Most think of the San Andreas fault line that runs through California when they think of potential earthquake activity in the West. But the newly discovered “Cascadia subduction zone” is 30x greater than the San Andreas. It runs for seven hundred miles, beginning near Cape Mendocino, California, continuing along Oregon and Washington, and ending around Vancouver Island, Canada.
When is this suppose to happen?
According to the chief scientist behind this newly discovered zone, Chris Goldfinger, the odds of a big Cascadia earthquake happening within the next fifty years are about one in three. The odds of a massive one occurring are roughly one in ten.
This zone sits within the Ring of Fire, which is a horseshoe-shaped area in the basin of the Pacific Ocean where about 90% of all earthquakes and volcanic eruptions occur. The scary thing is, the Ring of Fire has been VERY active lately with earthquakes and volcanic activity – currently we are well above the yearly average of 35 volcanic eruptions in one calendar year.
An aspect the article didn't cover is what happens to the San Andreas fault should a big earthquake strike the Pacific Northwest. If the San Andreas is teetering on the edge as many state, one would think it could be set in motion should the Cascadia go.
The very first sign that the quake will hit will be a “cacophony of barking dogs.”
The first sign that the Cascadia earthquake has begun will be a compressional wave, radiating outward from the fault line. Compressional waves are fast-moving, high-frequency waves, audible to dogs and certain other animals but experienced by humans only as a sudden jolt. They are not very harmful, but they are potentially very useful, since they travel fast enough to be detected by sensors thirty to ninety seconds ahead of other seismic waves. That is enough time for earthquake early-warning systems, such as those in use throughout Japan, to automatically perform a variety of lifesaving functions: shutting down railways and power plants, opening elevators and firehouse doors, alerting hospitals to halt surgeries, and triggering alarms so that the general public can take cover. The Pacific Northwest has no early-warning system. When the Cascadia earthquake begins, there will be, instead, a cacophony of barking dogs and a long, suspended, what-was-that moment before the surface waves arrive. Surface waves are slower, lower-frequency waves that move the ground both up and down and side to side: the shaking, starting in earnest.

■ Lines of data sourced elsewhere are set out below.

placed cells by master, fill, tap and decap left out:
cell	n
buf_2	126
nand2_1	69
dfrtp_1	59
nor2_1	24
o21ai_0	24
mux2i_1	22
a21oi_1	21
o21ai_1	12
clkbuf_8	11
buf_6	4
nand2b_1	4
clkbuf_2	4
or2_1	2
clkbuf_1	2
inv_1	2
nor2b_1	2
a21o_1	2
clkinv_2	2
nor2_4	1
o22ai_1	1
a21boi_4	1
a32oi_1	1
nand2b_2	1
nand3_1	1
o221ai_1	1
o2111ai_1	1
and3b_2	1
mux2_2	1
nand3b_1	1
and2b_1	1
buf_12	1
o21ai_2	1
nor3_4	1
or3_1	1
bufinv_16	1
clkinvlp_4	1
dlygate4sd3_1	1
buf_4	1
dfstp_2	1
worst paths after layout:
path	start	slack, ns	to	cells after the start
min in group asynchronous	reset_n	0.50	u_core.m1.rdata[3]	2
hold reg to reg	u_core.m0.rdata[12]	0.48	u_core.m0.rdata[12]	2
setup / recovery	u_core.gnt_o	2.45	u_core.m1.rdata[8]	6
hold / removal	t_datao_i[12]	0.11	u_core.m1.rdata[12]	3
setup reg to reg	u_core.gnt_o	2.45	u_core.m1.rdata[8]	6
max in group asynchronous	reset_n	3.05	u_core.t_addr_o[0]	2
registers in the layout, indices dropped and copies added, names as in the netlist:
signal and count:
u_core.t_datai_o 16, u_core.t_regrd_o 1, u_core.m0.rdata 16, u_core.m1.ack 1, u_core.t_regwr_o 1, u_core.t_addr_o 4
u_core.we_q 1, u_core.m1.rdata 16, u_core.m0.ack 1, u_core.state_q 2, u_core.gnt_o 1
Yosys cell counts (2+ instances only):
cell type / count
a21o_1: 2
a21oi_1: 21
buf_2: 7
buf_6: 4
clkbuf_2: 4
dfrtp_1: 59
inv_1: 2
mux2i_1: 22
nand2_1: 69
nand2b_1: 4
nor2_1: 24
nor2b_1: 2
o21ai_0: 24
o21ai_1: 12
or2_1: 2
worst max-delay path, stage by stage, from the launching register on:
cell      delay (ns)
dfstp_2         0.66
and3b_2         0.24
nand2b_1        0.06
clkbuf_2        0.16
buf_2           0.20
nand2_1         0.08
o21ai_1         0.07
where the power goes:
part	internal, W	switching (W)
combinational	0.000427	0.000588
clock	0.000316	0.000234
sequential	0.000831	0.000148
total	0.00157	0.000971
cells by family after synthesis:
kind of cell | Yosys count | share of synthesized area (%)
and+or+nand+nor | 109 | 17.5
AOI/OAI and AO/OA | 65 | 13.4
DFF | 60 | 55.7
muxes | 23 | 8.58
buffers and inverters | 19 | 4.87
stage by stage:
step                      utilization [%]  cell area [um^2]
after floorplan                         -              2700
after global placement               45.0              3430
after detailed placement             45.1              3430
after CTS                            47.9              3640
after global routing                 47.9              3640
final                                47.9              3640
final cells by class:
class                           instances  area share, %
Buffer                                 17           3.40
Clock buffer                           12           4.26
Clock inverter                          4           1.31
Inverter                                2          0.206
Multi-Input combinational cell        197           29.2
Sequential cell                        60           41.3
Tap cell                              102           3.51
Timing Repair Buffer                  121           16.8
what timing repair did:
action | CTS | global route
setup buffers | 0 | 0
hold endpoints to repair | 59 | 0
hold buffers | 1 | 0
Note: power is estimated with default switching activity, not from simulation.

Soon after that shaking begins, the electrical grid will fail, likely everywhere west of the Cascades and possibly well beyond. If it happens at night, the ensuing catastrophe will unfold in darkness. In theory, those who are at home when it hits should be safest; it is easy and relatively inexpensive to seismically safeguard a private dwelling. But, lulled into nonchalance by their seemingly benign environment, most people in the Pacific Northwest have not done so. That nonchalance will shatter instantly. So will everything made of glass. Anything indoors and unsecured will lurch across the floor or come crashing down: bookshelves, lamps, computers, cannisters of flour in the pantry. Refrigerators will walk out of kitchens, unplugging themselves and toppling over. Water heaters will fall and smash interior gas lines. Houses that are not bolted to their foundations will slide off—or, rather, they will stay put, obeying inertia, while the foundations, together with the rest of the Northwest, jolt westward. Unmoored on the undulating ground, the homes will begin to collapse.

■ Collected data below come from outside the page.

`src/rtl/grey_1000_reader.sv`:
```
// grey_1000_reader
//
// Synchronous reader for a free-running, ripple-clocked 3-digit Johnson decade
// counter. It brings the three 5-bit digit buses into i_clk through a multi-flop
// synchroniser and takes a snapshot when a sample is requested. The snapshot is
// re-compared with the live synchronised value until two consecutive samples
// agree, or until the retry budget runs out. It then decodes the snapshot to BCD
// and binary and reports the result with a one-cycle acknowledge.
//
// Optional feature: define AUTO_SAMPLE_EN to add an internal request generator
// that fires once every P_AUTO_PERIOD cycles and is ORed with i_req.
//
// Ports:
//   i_clk   system clock; every flop uses the rising edge
//   i_rst   synchronous reset, active-low
//   i_100   hundreds digit Johnson code (asynchronous domain)
//   i_010   tens digit Johnson code (asynchronous domain)
//   i_001   units digit Johnson code (asynchronous domain)
//   i_req   sample request, sampled only in IDLE
//   o_busy  high while a capture is in progress (CAP or DEC)
//   o_ack   one-cycle pulse when the result registers are updated
//   o_bcd   {hundreds, tens, units} in BCD
//   o_bin   binary value 0..999
//   o_err   the last capture failed (input unstable or illegal code)

module grey_1000_reader #(
   parameter int unsigned P_SYNC_STAGES = 2,
   parameter int unsigned P_MAX_RETRY   = 3,
   parameter int unsigned P_AUTO_PERIOD = 1000
) (
   input  logic        i_clk,
   input  logic        i_rst,
   input  logic [4:0]  i_100,
   input  logic [4:0]  i_010,
   input  logic [4:0]  i_001,
   input  logic        i_req,
   output logic        o_busy,
   output logic        o_ack,
   output logic [11:0] o_bcd,
   output logic [9:0]  o_bin,
   output logic        o_err
);

   localparam int unsigned RetryW = (P_MAX_RETRY > 1) ? $clog2(P_MAX_RETRY) : 1;
   localparam logic [RetryW-1:0] RetryLast = RetryW'(P_MAX_RETRY - 1);

   typedef enum logic [1:0] {StIdle, StCap, StDec} state_e;

   // Johnson code -> {legal, bcd}.
   function automatic logic [4:0] dec_digit(input logic [4:0] code);
      logic [4:0] res;
      case (code)
         5'b00000: res = {1'b1, 4'd0};
         5'b00001: res = {1'b1, 4'd1};
         5'b00011: res = {1'b1, 4'd2};
         5'b00111: res = {1'b1, 4'd3};
         5'b01111: res = {1'b1, 4'd4};
         5'b11111: res = {1'b1, 4'd5};
         5'b11110: res = {1'b1, 4'd6};
         5'b11100: res = {1'b1, 4'd7};
         5'b11000: res = {1'b1, 4'd8};
         5'b10000: res = {1'b1, 4'd9};
         default:  res = {1'b0, 4'd0};
      endcase
      return res;
   endfunction

   // ------------------------------------------------------------------------
   // Synchroniser: P_SYNC_STAGES flops per bit, always running.
   // ------------------------------------------------------------------------
   logic [14:0] sync_q [P_SYNC_STAGES];
   logic [14:0] sync_d [P_SYNC_STAGES];
   logic [14:0] sync;

   always_comb begin
      sync_d[0] = {i_100, i_010, i_001};
      for (int s = 1; s < int'(P_SYNC_STAGES); s++) begin
         sync_d[s] = sync_q[s-1];
      end
   end

   always_ff @(posedge i_clk) begin
      if (!i_rst) begin
         for (int s = 0; s < int'(P_SYNC_STAGES); s++) begin
            sync_q[s] <= '0;
         end
      end else begin
         for (int s = 0; s < int'(P_SYNC_STAGES); s++) begin
            sync_q[s] <= sync_d[s];
         end
      end
   end

   assign sync = sync_q[P_SYNC_STAGES-1];

   // ------------------------------------------------------------------------
   // Request source
   // ------------------------------------------------------------------------
   logic req;

`ifdef AUTO_SAMPLE_EN
   localparam int unsigned AutoW = (P_AUTO_PERIOD > 1) ? $clog2(P_AUTO_PERIOD) : 1;

   logic [AutoW-1:0] auto_cnt_q, auto_cnt_d;
   logic             auto_pulse;

   always_comb begin
      auto_pulse = (auto_cnt_q == AutoW'(P_AUTO_PERIOD - 1));
      auto_cnt_d = auto_pulse ? '0 : auto_cnt_q + 1'b1;
   end

   always_ff @(posedge i_clk) begin
      if (!i_rst) begin
         auto_cnt_q <= '0;
      end else begin
         auto_cnt_q <= auto_cnt_d;
      end
   end

   // A pulse arriving while busy is simply not seen by the FSM (IDLE-only sampling).
   assign req = i_req | auto_pulse;
`else
   logic [31:0] unused_auto_period;
   assign unused_auto_period = P_AUTO_PERIOD;
   assign req = i_req;
`endif

   // ------------------------------------------------------------------------
   // Snapshot decode (purely combinational from A)
   // ------------------------------------------------------------------------
   logic [14:0] a_q, a_d;
   logic [4:0]  dec_h, dec_t, dec_u;
   logic        a_legal;
   logic [11:0] a_bcd;
   logic [9:0]  h10, t10, u10, a_bin;

   always_comb begin
      dec_h   = dec_digit(a_q[14:10]);
      dec_t   = dec_digit(a_q[9:5]);
      dec_u   = dec_digit(a_q[4:0]);
      a_legal = dec_h[4] & dec_t[4] & dec_u[4];
      a_bcd   = {dec_h[3:0], dec_t[3:0], dec_u[3:0]};
      h10     = {6'd0, dec_h[3:0]};
      t10     = {6'd0, dec_t[3:0]};
      u10     = {6'd0, dec_u[3:0]};
      // 100h = 64h + 32h + 4h, 10t = 8t + 2t; max 999 fits in 10 bits.
      a_bin   = (h10 << 6) + (h10 << 5) + (h10 << 2) + (t10 << 3) + (t10 << 1) + u10;
   end

   // ------------------------------------------------------------------------
   // FSM: state register
   // ------------------------------------------------------------------------
   state_e state_q, state_d;

   always_ff @(posedge i_clk) begin
      if (!i_rst) begin
         state_q <= StIdle;
      end else begin
         state_q <= state_d;
      end
   end

   // ------------------------------------------------------------------------
   // FSM: next state
   // ------------------------------------------------------------------------
   logic [RetryW-1:0] retry_q, retry_d;
   logic              sync_match;

   assign sync_match = (sync == a_q);

   always_comb begin
      state_d = state_q;
      unique case (state_q)
         StIdle: if (req) state_d = StCap;
         StCap:  if (sync_match || (retry_q == RetryLast)) state_d = StDec;
         StDec:  state_d = StIdle;
         default: state_d = StIdle;
      endcase
   end

   // ------------------------------------------------------------------------
   // FSM: outputs and datapath next values
   // ------------------------------------------------------------------------
   logic        unstable_q, unstable_d;
   logic        busy_q, busy_d;
   logic        ack_q, ack_d;
   logic [11:0] bcd_q, bcd_d;
   logic [9:0]  bin_q, bin_d;
   logic        err_q, err_d;

   always_comb begin
      a_d        = a_q;
      retry_d    = retry_q;
      unstable_d = unstable_q;
      bcd_d      = bcd_q;
      bin_d      = bin_q;
      err_d      = err_q;
      ack_d      = 1'b0;
      busy_d     = (state_d != StIdle);
      unique case (state_q)
         StIdle: begin
            if (req) begin
               a_d        = sync;
               retry_d    = '0;
               unstable_d = 1'b0;
            end
         end
         StCap: begin
            if (!sync_match) begin
               if (retry_q == RetryLast) begin
                  unstable_d = 1'b1;
               end else begin
                  a_d     = sync;
                  retry_d = retry_q + 1'b1;
               end
            end
         end
         StDec: begin
            ack_d = 1'b1;
            if (unstable_q || !a_legal) begin
               // Keep the last good result visible; only flag the failure.
               err_d = 1'b1;
            end else begin
               bcd_d = a_bcd;
               bin_d = a_bin;
               err_d = 1'b0;
            end
         end
         default: ;
      endcase
   end

   always_ff @(posedge i_clk) begin
      if (!i_rst) begin
         a_q        <= '0;
         retry_q    <= '0;
         unstable_q <= 1'b0;
         busy_q     <= 1'b0;
         ack_q      <= 1'b0;
         bcd_q      <= '0;
         bin_q      <= '0;
         err_q      <= 1'b0;
      end else begin
         a_q        <= a_d;
         retry_q    <= retry_d;
         unstable_q <= unstable_d;
         busy_q     <= busy_d;
         ack_q      <= ack_d;
         bcd_q      <= bcd_d;
         bin_q      <= bin_d;
         err_q      <= err_d;
      end
   end

   assign o_busy = busy_q;
   assign o_ack  = ack_q;
   assign o_bcd  = bcd_q;
   assign o_bin  = bin_q;
   assign o_err  = err_q;

endmodule

```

Across the region, other, larger structures will also start to fail. Until 1974, the state of Oregon had no seismic code, and few places in the Pacific Northwest had one appropriate to a magnitude-9.0 earthquake until 1994. The vast majority of buildings in the region were constructed before then. Ian Madin, who directs the Oregon Department of Geology and Mineral Industries (DOGAMI), estimates that seventy-five per cent of all structures in the state are not designed to withstand a major Cascadia quake. FEMA calculates that, across the region, something on the order of a million buildings—more than three thousand of them schools—will collapse or be compromised in the earthquake. So will half of all highway bridges, fifteen of the seventeen bridges spanning Portland’s two rivers, and two-thirds of railways and airports; also, one-third of all fire stations, half of all police stations, and two-thirds of all hospitals.
Conspiracy theorists would warn that the current administration won't wait until a quake occurs naturally. All it would take is a small nuke or HAARP to keep Obama in office past January 2017.